Data for review:
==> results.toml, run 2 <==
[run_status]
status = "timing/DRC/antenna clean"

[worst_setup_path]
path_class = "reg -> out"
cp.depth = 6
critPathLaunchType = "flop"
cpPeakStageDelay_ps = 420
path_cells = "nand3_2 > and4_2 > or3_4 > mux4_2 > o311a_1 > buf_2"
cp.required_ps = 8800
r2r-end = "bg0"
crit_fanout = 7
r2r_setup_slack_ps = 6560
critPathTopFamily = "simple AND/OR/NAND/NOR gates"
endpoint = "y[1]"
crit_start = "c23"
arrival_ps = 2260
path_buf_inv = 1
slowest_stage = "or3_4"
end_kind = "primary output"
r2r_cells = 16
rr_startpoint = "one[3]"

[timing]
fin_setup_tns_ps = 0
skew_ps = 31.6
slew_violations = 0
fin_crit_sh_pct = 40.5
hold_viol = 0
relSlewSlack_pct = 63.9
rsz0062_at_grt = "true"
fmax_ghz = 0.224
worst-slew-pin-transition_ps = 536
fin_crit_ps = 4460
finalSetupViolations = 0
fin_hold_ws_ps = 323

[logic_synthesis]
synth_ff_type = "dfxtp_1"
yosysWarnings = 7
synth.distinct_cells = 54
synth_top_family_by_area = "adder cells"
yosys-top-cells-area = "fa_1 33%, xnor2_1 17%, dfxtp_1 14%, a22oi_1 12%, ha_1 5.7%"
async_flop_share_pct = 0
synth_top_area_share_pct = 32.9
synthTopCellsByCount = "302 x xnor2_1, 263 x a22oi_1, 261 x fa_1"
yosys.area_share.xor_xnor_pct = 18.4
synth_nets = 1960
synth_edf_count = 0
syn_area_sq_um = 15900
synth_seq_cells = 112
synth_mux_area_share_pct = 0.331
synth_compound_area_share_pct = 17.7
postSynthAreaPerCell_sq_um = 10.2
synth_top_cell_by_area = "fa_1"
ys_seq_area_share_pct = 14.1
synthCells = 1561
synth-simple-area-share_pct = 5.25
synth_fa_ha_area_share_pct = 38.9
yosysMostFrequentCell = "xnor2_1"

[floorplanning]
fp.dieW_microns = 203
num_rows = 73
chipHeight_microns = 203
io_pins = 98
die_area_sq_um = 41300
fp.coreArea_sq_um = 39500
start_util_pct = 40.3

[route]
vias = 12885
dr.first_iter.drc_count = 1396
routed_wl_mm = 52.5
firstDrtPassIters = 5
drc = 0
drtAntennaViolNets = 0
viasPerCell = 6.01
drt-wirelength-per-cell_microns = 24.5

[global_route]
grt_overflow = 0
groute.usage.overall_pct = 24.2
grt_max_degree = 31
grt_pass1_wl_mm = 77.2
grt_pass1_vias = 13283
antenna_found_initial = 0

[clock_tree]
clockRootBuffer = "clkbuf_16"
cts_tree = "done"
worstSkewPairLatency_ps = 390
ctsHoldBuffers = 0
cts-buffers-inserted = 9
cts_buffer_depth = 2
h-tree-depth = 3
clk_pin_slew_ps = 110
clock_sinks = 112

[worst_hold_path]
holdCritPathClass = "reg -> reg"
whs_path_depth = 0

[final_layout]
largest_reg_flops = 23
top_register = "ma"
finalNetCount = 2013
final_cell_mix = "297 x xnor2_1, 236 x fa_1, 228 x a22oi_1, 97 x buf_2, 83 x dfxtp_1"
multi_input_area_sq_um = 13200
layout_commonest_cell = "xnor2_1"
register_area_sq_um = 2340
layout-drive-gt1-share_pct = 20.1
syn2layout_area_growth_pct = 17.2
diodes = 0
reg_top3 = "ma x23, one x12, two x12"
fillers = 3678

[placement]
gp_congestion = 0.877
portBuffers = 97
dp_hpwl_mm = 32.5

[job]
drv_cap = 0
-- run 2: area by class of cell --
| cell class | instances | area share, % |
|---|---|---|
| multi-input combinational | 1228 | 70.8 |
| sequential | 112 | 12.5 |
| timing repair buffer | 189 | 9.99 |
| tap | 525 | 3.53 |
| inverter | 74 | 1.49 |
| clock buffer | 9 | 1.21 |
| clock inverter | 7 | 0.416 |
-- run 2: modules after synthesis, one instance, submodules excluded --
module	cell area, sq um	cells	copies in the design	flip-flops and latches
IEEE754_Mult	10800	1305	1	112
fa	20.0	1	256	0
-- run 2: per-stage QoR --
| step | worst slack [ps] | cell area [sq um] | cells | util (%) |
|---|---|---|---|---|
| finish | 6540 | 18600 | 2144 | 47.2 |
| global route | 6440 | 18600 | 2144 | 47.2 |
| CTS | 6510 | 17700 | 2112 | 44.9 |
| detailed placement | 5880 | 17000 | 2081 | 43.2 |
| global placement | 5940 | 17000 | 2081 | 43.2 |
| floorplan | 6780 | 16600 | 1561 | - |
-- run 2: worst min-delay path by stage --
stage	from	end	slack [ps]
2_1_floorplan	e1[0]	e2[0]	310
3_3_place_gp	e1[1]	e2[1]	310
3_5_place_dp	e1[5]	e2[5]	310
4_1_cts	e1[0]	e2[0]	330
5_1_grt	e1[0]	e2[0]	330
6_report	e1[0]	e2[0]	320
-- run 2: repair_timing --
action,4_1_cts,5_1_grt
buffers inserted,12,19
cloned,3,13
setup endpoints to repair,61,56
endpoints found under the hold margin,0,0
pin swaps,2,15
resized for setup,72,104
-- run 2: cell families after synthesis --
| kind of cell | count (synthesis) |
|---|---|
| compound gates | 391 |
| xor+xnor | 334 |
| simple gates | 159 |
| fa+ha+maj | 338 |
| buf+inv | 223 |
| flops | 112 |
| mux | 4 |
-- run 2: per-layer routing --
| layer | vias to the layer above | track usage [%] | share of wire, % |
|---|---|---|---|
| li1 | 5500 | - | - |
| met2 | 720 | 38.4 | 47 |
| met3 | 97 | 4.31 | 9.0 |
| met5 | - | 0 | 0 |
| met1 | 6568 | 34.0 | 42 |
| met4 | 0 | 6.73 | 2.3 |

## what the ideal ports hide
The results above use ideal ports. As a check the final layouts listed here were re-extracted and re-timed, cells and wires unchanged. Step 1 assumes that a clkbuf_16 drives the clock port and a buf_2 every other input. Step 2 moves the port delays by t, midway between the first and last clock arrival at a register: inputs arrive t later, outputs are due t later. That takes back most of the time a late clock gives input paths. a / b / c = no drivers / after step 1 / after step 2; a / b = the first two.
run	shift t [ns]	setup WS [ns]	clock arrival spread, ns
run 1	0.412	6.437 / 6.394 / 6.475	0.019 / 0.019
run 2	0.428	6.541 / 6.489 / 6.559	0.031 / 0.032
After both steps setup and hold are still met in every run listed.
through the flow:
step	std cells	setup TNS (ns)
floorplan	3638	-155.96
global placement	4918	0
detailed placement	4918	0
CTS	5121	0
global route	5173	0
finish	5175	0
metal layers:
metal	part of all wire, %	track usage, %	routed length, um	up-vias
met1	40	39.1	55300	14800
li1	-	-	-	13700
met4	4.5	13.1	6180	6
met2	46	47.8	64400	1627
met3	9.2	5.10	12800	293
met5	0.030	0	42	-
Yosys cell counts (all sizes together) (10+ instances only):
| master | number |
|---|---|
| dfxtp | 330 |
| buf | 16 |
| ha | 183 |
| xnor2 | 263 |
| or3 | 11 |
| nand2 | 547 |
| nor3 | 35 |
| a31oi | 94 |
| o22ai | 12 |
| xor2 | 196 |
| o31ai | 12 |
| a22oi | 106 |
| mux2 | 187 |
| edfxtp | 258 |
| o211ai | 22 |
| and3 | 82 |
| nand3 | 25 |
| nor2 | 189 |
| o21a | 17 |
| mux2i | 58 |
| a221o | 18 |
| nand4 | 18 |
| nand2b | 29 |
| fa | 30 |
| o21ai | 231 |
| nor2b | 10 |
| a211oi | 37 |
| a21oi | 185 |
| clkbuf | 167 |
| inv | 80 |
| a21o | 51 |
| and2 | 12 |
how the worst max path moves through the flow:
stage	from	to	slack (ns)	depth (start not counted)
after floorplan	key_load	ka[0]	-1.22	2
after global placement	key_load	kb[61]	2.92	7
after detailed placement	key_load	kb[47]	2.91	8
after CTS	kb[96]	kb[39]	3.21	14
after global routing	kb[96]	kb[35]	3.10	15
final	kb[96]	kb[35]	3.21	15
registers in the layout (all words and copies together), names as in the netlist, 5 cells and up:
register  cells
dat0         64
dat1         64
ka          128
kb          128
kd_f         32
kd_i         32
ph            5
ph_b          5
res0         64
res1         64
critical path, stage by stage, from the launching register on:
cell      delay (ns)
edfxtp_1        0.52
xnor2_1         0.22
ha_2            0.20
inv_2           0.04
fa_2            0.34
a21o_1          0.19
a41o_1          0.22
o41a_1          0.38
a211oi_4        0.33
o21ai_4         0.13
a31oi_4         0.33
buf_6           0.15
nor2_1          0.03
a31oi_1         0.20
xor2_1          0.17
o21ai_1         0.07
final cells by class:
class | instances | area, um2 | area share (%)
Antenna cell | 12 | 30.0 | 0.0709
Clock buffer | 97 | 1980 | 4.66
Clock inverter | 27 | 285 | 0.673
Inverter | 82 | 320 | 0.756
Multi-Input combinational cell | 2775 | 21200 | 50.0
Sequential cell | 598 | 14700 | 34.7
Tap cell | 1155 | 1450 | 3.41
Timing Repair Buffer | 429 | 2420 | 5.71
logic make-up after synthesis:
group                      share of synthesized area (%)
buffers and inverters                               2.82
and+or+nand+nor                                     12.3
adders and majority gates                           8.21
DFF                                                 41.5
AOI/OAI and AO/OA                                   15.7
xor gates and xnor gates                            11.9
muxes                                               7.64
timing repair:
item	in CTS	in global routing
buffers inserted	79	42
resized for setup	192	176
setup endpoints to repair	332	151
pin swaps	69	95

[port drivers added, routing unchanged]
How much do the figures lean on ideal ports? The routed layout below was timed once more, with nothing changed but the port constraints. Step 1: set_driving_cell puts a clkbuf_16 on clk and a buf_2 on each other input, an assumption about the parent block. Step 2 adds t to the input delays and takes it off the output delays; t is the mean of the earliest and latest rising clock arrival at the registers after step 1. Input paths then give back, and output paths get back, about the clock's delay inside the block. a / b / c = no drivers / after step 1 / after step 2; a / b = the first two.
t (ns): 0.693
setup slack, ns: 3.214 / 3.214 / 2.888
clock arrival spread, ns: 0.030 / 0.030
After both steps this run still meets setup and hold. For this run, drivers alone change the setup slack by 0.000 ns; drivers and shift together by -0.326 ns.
Context: an optimization exercise on an open-source flow, tuned for a short achievable clock period. The choices shown serve that exercise and are no tape-out recipe.
No activity file was given, so power comes from the tool's default toggle rates.

==> v7 <==
// ALU_TOP
module ALU_TOP #(
parameter WIDTH =16)
(
  input    wire                       CLK,RST,
  input    wire       [3:0]           ALU_FUN,
  input    wire       [WIDTH-1:0]     A,B,
  output   wire       [WIDTH-1:0]     Arith_Out,
  output   reg        [WIDTH-1:0]     Logic_Out,
  output   reg        [WIDTH-1:0]     CMP_Out,
  output   reg        [WIDTH-1:0]     SHIFT_Out,
  output   reg                        Carry_Out,
  output   reg        [3:0]           flags_reg
);
export LEC_CHECK = 0
export CAP_MARGIN = 20
export CORE_MARGIN = 2
export CORE_UTILIZATION = 40
export SLEW_MARGIN = 20
create_clock -name core_clock -period 34.0 [get_ports {CLK}]
standard.sh (not shown) runs the stock make flow with config.mk's settings and CLKGATE_MAP_FILE= SYNTH_SCRIPT=/design/flow/synth_recipe.tcl, a recipe that flattens the netlist after the stock synthesis.
==> flow/flow/run.sh <==
#!/bin/bash
# The standard layout (standard.sh: ORFS with the design's SDC and
# settings), with two changes:
#  - repair_timing gets a large setup margin, so the resizer keeps shortening
#    the critical paths well past the 34 ns that the SDC asks for;
#  - the port buffers that buffer_ports inserts are buf_4 cells rather than
#    the slow delay cells it picks by default.
set -euo pipefail
bash standard.sh SETUP_SLACK_MARGIN=25 'BUFFER_PORTS_ARGS=-buffer_cell sky130_fd_sc_hd__buf_4' finish > standard_flow.log 2>&1
==> v10: changes against v7 <==
==> flow/flow/run.sh (replaced) <==
#!/bin/bash
# The standard layout (standard.sh: ORFS with the design's SDC and
# settings), except that repair_timing gets a large setup margin, so the
# resizer keeps shortening the critical paths well past the 34 ns that the
# SDC asks for.
set -euo pipefail
bash standard.sh SETUP_SLACK_MARGIN=25 finish > standard_flow.log 2>&1
==> results.py <==
metrics = {
    "run_status": {
        "status": "timing/DRC/antenna clean",
    },
    "final_layout": {
        "ff_latch_area_um2": 4270,
        "areaGrowthSynthToFinish_pct": 32.8,
        "final-clk-cell-share_pct": 1.23,
    },
    "power_and_ir_drop": {
        "cellInternalPower_mw": 1.10,
    },
    "critical_path": {
        "slowest_delay_ns": 0.57,
        "crit_path_top_delay_cell": "or4_4",
    },
    "global_route": {
        "grt_use_met3_pct": 12.0,
    },
    "sta": {
        "worst_pin_slew_ns": 1.41,
    },
}
# the run above: v10

==> results.py <==
metrics = {
    "critical_path": {
        "slowest_delay_ns": 0.53,
        "crit_path_top_delay_cell": "a222oi_1",
    },
    "final_layout": {
        "clock_buffer_count": 19,
        "stdcell_count": 6257,
        "final-clk-cell-share_pct": 1.23,
    },
    "sta": {
        "worst_pin_slew_ns": 1.36,
    },
    "synth": {
        "synthCells": 4608,
        "synth-edff-count": 0,
    },
    "power_and_ir_drop": {
        "irDropWorstVdd_v": 0.0000605,
        "cellInternalPower_mw": 1.09,
        "pwr-share-seq_pct": 10.2,
    },
    "run_status": {
        "status": "timing/DRC/antenna clean",
    },
}
# the run above: v7

No functional check of the RTL was part of any run of this note.


==> 07-11: inputs <==
Another version of the RTL of ALU_TOP (not shown whole).
clock: 34.0 ns
lec_check: 0
cap_margin: 20
core_margin: 2
core_utilization: 40
slew_margin: 20
==> flow/flow/run.sh <==
#!/bin/bash
# The standard layout (standard.sh: ORFS with the design's SDC and
# settings), with two changes:
#  - ADDER_MAP_FILE is empty, so Yosys does not hard-map adders to the slow
#    fa/ha cells and ABC maps all of the arithmetic for delay;
#  - repair_timing gets a large setup margin, so the resizer keeps shortening
#    the critical paths well past the 34 ns that the SDC asks for.
set -euo pipefail
bash standard.sh ADDER_MAP_FILE= SETUP_SLACK_MARGIN=25  finish > standard_flow.log 2>&1
==> 01-05: changes against 07-11 <==
--- a/flow/design.v
+++ b/flow/design.v
@@ -44,28 +44,42 @@
   input  wire          EN,
   input  wire [15:0]   A,
   input  wire [15:0]   B,
   output wire [15:0]   Q
 );
 wire [19:0] M0 = 20'd0;
 wire [19:0] M1 = {{4{1'b0}}, B};
-wire [19:0] M2 = {M1[18:0], 1'b0};
-wire [19:0] M3 = (M1 << 2) - M1;
-wire [19:0] M4 = {M2[18:0], 1'b0};
-wire [19:0] M5 = (M1 << 2) + M1;
-wire [19:0] M6 = {M3[18:0], 1'b0};
-wire [19:0] M7 = (M1 << 3) - M1;
-wire [19:0] M8 = {M4[18:0], 1'b0};
-wire [19:0] M9 = (M1 << 3) + M1;
-wire [19:0] M10 = {M5[18:0], 1'b0};
-wire [19:0] M11 = (M1 << 3) + M3;
-wire [19:0] M12 = {M6[18:0], 1'b0};
-wire [19:0] M13 = (M1 << 3) + M5;
-wire [19:0] M14 = {M7[18:0], 1'b0};
-wire [19:0] M15 = (M1 << 4) - M1;
+wire [19:0] M2;
+wire [19:0] M3;
+wire [19:0] M4;
+wire [19:0] M5;
+wire [19:0] M6;
+wire [19:0] M7;
+wire [19:0] M8;
+wire [19:0] M9;
+wire [19:0] M10;
+wire [19:0] M11;
+wire [19:0] M12;
+wire [19:0] M13;
+wire [19:0] M14;
+wire [19:0] M15;
+assign M2 = {M1[18:0], 1'b0};
+assign M3 = (M1 << 2) - M1;
+assign M4 = {M2[18:0], 1'b0};
+assign M5 = M1 + (M1 << 2);
+assign M6 = {M3[18:0], 1'b0};
+assign M7 = (M1 << 3) - M1;
+assign M8 = {M4[18:0], 1'b0};
+assign M9 = M1 + (M1 << 3);
+assign M10 = {M5[18:0], 1'b0};
+assign M11 = (M3 << 2) - M1;
+assign M12 = {M6[18:0], 1'b0};
+assign M13 = M1 + (M3 << 2);
+assign M14 = {M7[18:0], 1'b0};
+assign M15 = (M1 << 4) - M1;
 wire [3:0] A_s0;
 wire [3:0] A_s1;
 wire [3:0] A_s2;
 wire [3:0] A_s3;
 wire H0_1_c = (B <= 16'd15);
 wire H0_2_c = (B <= 16'd7);
 wire H0_3_c = (B <= 16'd5);
@@ -267,27 +281,20 @@
     | ({8{S1_13}} & D1_13[7:0])
     | ({8{S1_14}} & D1_14[7:0])
     | ({8{S1_15}} & D1_15[7:0]);
 reg [7:0] r_R;
 reg [7:0] r_Q;
 reg [7:0] r_A;
 reg [15:0] r_M1;
-reg [15:0] r_M2;
 reg [15:0] r_M3;
-reg [15:0] r_M4;
 reg [15:0] r_M5;
-reg [15:0] r_M6;
 reg [15:0] r_M7;
-reg [15:0] r_M8;
 reg [15:0] r_M9;
-reg [15:0] r_M10;
 reg [15:0] r_M11;
-reg [15:0] r_M12;
 reg [15:0] r_M13;
-reg [15:0] r_M14;
 reg [15:0] r_M15;
 reg [0:0] r_H2_1;
 reg [0:0] r_H2_2;
 reg [0:0] r_H2_3;
 reg [0:0] r_H2_4;
 reg [0:0] r_H2_5;
 reg [0:0] r_H2_6;
@@ -319,27 +326,20 @@
 begin
     if (!RST)
       begin
         r_R <= 8'd0;
         r_Q <= 8'd0;
         r_A <= 8'd0;
         r_M1 <= 16'd0;
-        r_M2 <= 16'd0;
         r_M3 <= 16'd0;
-        r_M4 <= 16'd0;
         r_M5 <= 16'd0;
-        r_M6 <= 16'd0;
         r_M7 <= 16'd0;
-        r_M8 <= 16'd0;
         r_M9 <= 16'd0;
-        r_M10 <= 16'd0;
         r_M11 <= 16'd0;
-        r_M12 <= 16'd0;
         r_M13 <= 16'd0;
-        r_M14 <= 16'd0;
         r_M15 <= 16'd0;
         r_H2_1 <= 1'd0;
         r_H2_2 <= 1'd0;
         r_H2_3 <= 1'd0;
         r_H2_4 <= 1'd0;
         r_H2_5 <= 1'd0;
         r_H2_6 <= 1'd0;
@@ -370,27 +370,20 @@
       end
     else
       begin
         r_R <= R2;
         r_Q <= {Qd0, Qd1};
         r_A <= A[7:0];
         r_M1 <= M1[15:0];
-        r_M2 <= M2[15:0];
         r_M3 <= M3[15:0];
-        r_M4 <= M4[15:0];
         r_M5 <= M5[15:0];
-        r_M6 <= M6[15:0];
         r_M7 <= M7[15:0];
-        r_M8 <= M8[15:0];
         r_M9 <= M9[15:0];
-        r_M10 <= M10[15:0];
         r_M11 <= M11[15:0];
-        r_M12 <= M12[15:0];
         r_M13 <= M13[15:0];
-        r_M14 <= M14[15:0];
         r_M15 <= M15[15:0];
         r_H2_1 <= H2_1_c;
         r_H2_2 <= H2_2_c;
         r_H2_3 <= H2_3_c;
         r_H2_4 <= H2_4_c;
         r_H2_5 <= H2_5_c;
         r_H2_6 <= H2_6_c;
@@ -416,14 +409,21 @@
         r_H3_12 <= H3_12_c;
         r_H3_13 <= H3_13_c;
         r_H3_14 <= H3_14_c;
         r_H3_15 <= H3_15_c;
         r_EN <= EN;
       end
 end
+wire [15:0] r_M2 = {r_M1, 1'd0};
+wire [15:0] r_M4 = {r_M1, 2'd0};
+wire [15:0] r_M6 = {r_M3, 1'd0};
+wire [15:0] r_M8 = {r_M1, 3'd0};
+wire [15:0] r_M10 = {r_M5, 1'd0};
+wire [15:0] r_M12 = {r_M3, 2'd0};
+wire [15:0] r_M14 = {r_M7, 1'd0};
 assign A_s2 = r_A[7:4];
 assign A_s3 = r_A[3:0];
 wire [11:0] X2 = {r_R, A_s2};
 wire [12:0] D2_1 = {1'b0, X2} - {1'b0, r_M1[11:0]};
 wire T2_1 = r_H2_1 & ~D2_1[12];
 wire [12:0] D2_2 = {1'b0, X2} - {1'b0, r_M2[11:0]};
 wire T2_2 = r_H2_2 & ~D2_2[12];
==> flow/flow/run.sh (replaced) <==
#!/bin/bash
# The standard layout (standard.sh: ORFS with the design's SDC and
# settings), with two changes:
#  - (adders mapped as usual)
#    fa/ha cells and ABC maps all of the arithmetic for delay;
#  - repair_timing gets a large setup margin, so the resizer keeps shortening
#    the critical paths well past the 34 ns that the SDC asks for.
set -euo pipefail
bash standard.sh SETUP_SLACK_MARGIN=22 finish > standard_flow.log 2>&1
- PLACE_DENSITY: not set -> 0.8
==> flow_summary.toml <==
[finish]
signal_buffers = 766
fin_nets = 4762
clk_share_pct = 1.93
fin_area_um2 = 45200

[timing]
slew_headroom_pct = 14.3
hold_ws_ns = 6.21
tightestPinTransition_ns = 1.27
min_period_ns = 13.08
fmax_ghz = 0.0765

[synth]
ys_types = 119
synth.yosys.seq_area_share_pct = 17.1

[placed_design]
gp_congestion = 1.05

[outcome]
run_status = "timing/DRC/antenna clean"

[power]
power_sequential_uw = 364
pwr_density_cell_nw_per_um2 = 44.2
netSwitchingPower_uw = 932

[floorplanning]
coreArea_um2 = 79300
rows = 103

[worst_setup_path]
crit_arrival_ns = 6.28
crit_end = "Arith_Out[1]"

[route]
wire_per_inst_um = 29.7

[global_routing]
grt_pass1_wl_um = 246000
-- figures above: 07-11

==> flow_summary.toml <==
[outcome]
run_status = "timing/DRC/antenna clean"

[timing]
fmax_ghz = 0.0758
min_period_ns = 13.18
hold_ws_ns = 6.21
slew_headroom_pct = 27.2
tightestPinTransition_ns = 1.08

[power]
netSwitchingPower_mw = 1.08
pwr_density_cell_nw_per_um2 = 51.0

[worst_setup_path]
crit_arrival_ns = 6.39
crit_end = "Arith_Out[0]"

[global_routing]
grt_pass1_wl_um = 229000

[route]
wire_per_inst_um = 28.1

[finish]
fin_area_um2 = 42200
clk_share_pct = 1.86
signal_buffers = 380
fin_nets = 5318

[floorplanning]
rows = 108
coreArea_um2 = 86500
-- figures above: 01-05

Function was not checked in any run of this note: the RTL went through the layout flow alone.

-- what the ideal ports hide --
How much do the figures lean on ideal ports? The routed layouts below were timed once more, with nothing changed but the port constraints.
Step 1 assumes that a clkbuf_16 drives the clock port and a buf_2 every other input.
Step 2 moves the port delays by t, midway between the first and last clock arrival at a register: inputs arrive t later, outputs are due t later. That takes back most of the time a late clock gives input paths.
Slacks: ideal ports / drivers / drivers and shift; pairs: ideal ports / drivers.
run | t (ns) | slack for setup (ns) | latest minus earliest clock arrival (ns) | worst register clock-pin slew, ns | cell pins on the clock port's net
v7 | 0.551 | 21.028 / 20.877 / 20.326 | 0.028 / 0.027 | 0.10 / 0.10 | 1
v10 | 0.548 | 21.042 / 21.028 / 20.480 | 0.033 / 0.033 | 0.10 / 0.10 | 1
07-11 | 0.619 | 20.925 / 20.872 / 21.491 | 0.032 / 0.032 | 0.09 / 0.09 | 1
01-05 | 0.609 | 20.815 / 20.753 / 21.362 | 0.031 / 0.032 | 0.07 / 0.07 | 1
After both steps setup and hold are still met in every run listed. For v7, which loses most, drivers alone change the setup slack by -0.151 ns; drivers and shift together by -0.702 ns.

Instructions to follow: Copy out precisely the lines from the line with "h-tree-depth = 3" to the line with "layout-drive-gt1-share_pct = 20.1" in the material above, including those two lines and omitting all the rest.

Response to the exercise:
h-tree-depth = 3
clk_pin_slew_ps = 110
clock_sinks = 112

[worst_hold_path]
holdCritPathClass = "reg -> reg"
whs_path_depth = 0

[final_layout]
largest_reg_flops = 23
top_register = "ma"
finalNetCount = 2013
final_cell_mix = "297 x xnor2_1, 236 x fa_1, 228 x a22oi_1, 97 x buf_2, 83 x dfxtp_1"
multi_input_area_sq_um = 13200
layout_commonest_cell = "xnor2_1"
register_area_sq_um = 2340
layout-drive-gt1-share_pct = 20.1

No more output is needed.